Some of what they found was disturbing.
None of Yang’s fingerprints was at the scene? She seemingly answered a land-line call at her home at the same time the murder occurred? The first shot had to have come from someone much taller than Yang? On and on.
Then there was the issue of the notoriously inept and devious Lake County State’s Attorney’s Office. This was the crew that had sought to put a man named Juan Rivera behind bars for life, only for his murder conviction to be overturned after 20 years in prison. In the Rivera case, Lake County investigators had been accused of planting blood on the defendant’s shoe.
I was troubled by this. Vicious crimes disturb me greatly, as I’m sure they do most of us. But finding the culprit — the real culprit, not a scapegoat — soothes us, helps us move on.
It’s possible Marni Yang didn’t shoot Rhoni Reuter. The problem then, if she didn’t do it, was who did?
Hence my reluctance to dig into the case.
Because I know Shaun Gayle.
I have always liked him. I haven’t seen him in quite awhile, but back in 1994, I wrote a story about him for Sports Illustrated, a nice one in which he is reading one of several children’s books he had written to a classroom of enthralled kids. He was sitting on the floor with them, in shorts, a T-shirt and sandals.

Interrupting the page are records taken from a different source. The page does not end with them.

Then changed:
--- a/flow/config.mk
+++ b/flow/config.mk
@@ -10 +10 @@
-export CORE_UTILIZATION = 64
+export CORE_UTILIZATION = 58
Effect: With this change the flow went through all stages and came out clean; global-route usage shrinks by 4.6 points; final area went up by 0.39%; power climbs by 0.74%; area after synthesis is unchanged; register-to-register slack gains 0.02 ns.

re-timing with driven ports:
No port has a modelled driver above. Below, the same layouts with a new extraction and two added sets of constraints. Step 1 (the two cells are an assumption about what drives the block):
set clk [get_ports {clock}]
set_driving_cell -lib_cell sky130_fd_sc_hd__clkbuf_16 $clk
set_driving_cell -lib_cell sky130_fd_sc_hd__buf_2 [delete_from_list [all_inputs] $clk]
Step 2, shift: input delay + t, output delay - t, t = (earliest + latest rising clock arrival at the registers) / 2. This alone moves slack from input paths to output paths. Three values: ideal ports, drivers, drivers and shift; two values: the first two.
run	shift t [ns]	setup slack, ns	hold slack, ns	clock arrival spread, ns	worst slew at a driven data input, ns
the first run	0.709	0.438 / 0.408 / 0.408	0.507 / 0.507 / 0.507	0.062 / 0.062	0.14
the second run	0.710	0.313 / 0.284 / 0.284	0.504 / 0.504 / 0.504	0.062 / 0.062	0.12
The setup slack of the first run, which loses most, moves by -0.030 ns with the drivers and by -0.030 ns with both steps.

The books all had morals to them, which Gayle would explain at the end.
“I know football fans want Rambo and heads getting cut off,” Gayle told me. “But that’s not why I play. I want to be seen as outside the stereotype.”
Gayle was one of the stars of the 1985 Super Bowl champion Bears. It was he who picked up Sean Landeta’s whiffed punt in the NFC divisional playoff game against the Giants and ran it in for a key touchdown.

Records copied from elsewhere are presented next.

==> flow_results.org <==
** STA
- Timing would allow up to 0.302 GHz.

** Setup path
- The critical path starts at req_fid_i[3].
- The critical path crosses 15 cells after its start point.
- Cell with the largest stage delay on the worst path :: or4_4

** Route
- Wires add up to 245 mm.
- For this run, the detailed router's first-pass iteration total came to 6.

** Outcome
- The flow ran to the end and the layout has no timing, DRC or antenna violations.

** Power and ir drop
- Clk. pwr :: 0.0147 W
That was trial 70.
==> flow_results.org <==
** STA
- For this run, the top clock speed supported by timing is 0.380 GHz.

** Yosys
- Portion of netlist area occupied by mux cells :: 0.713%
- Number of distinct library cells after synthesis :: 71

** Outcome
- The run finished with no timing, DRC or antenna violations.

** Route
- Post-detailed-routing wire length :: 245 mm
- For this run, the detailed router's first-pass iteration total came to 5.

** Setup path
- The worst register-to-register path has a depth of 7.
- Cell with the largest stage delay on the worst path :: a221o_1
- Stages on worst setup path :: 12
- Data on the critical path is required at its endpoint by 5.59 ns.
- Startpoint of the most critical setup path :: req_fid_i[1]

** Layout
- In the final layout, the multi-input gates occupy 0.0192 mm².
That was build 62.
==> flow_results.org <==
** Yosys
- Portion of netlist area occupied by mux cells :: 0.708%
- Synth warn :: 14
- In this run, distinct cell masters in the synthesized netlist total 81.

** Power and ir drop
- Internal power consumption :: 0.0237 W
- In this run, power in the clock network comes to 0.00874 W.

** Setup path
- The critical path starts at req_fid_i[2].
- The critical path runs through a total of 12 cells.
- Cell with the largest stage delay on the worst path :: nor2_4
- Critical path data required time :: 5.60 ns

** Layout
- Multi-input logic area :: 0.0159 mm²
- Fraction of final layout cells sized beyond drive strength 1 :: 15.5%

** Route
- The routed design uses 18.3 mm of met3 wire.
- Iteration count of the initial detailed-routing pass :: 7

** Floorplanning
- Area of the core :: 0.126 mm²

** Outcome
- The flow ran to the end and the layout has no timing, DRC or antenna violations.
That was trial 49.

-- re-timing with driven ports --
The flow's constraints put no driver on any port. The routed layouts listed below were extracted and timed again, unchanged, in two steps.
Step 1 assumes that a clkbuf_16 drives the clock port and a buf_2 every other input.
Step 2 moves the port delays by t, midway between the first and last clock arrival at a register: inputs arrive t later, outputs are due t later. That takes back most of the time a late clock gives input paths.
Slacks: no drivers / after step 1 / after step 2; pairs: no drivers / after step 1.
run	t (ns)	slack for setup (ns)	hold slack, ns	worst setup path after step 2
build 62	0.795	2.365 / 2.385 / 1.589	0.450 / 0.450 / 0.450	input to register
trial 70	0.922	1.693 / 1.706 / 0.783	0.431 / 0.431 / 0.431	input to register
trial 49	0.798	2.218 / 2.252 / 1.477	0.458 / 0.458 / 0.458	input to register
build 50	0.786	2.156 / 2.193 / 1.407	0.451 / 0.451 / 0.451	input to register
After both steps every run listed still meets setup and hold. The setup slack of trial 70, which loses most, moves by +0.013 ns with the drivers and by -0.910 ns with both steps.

Normal-sized, handsome, well-spoken, exceedingly gracious — Gayle had it all.
I didn’t want to think about this murder from years ago. I still don’t. I hope LaPino and crew are all wrong. Way wrong.
Gayle lives in London now, doing TV work for English football coverage.
I wonder what he’s thinking. I really do.
CORRECTION: An earlier version of this column reported that wrongfully convicted Jerry Hobbs spent time in prison when, in fact, Hobbs had been in jail — not prison — for five years. Also, the death investigation of Fox Lake police Lt. Joe Gliniewicz was led by the Lake County Major Crimes Task Force, not the Lake County state’s attorney’s office. These references have been removed from this version of the column.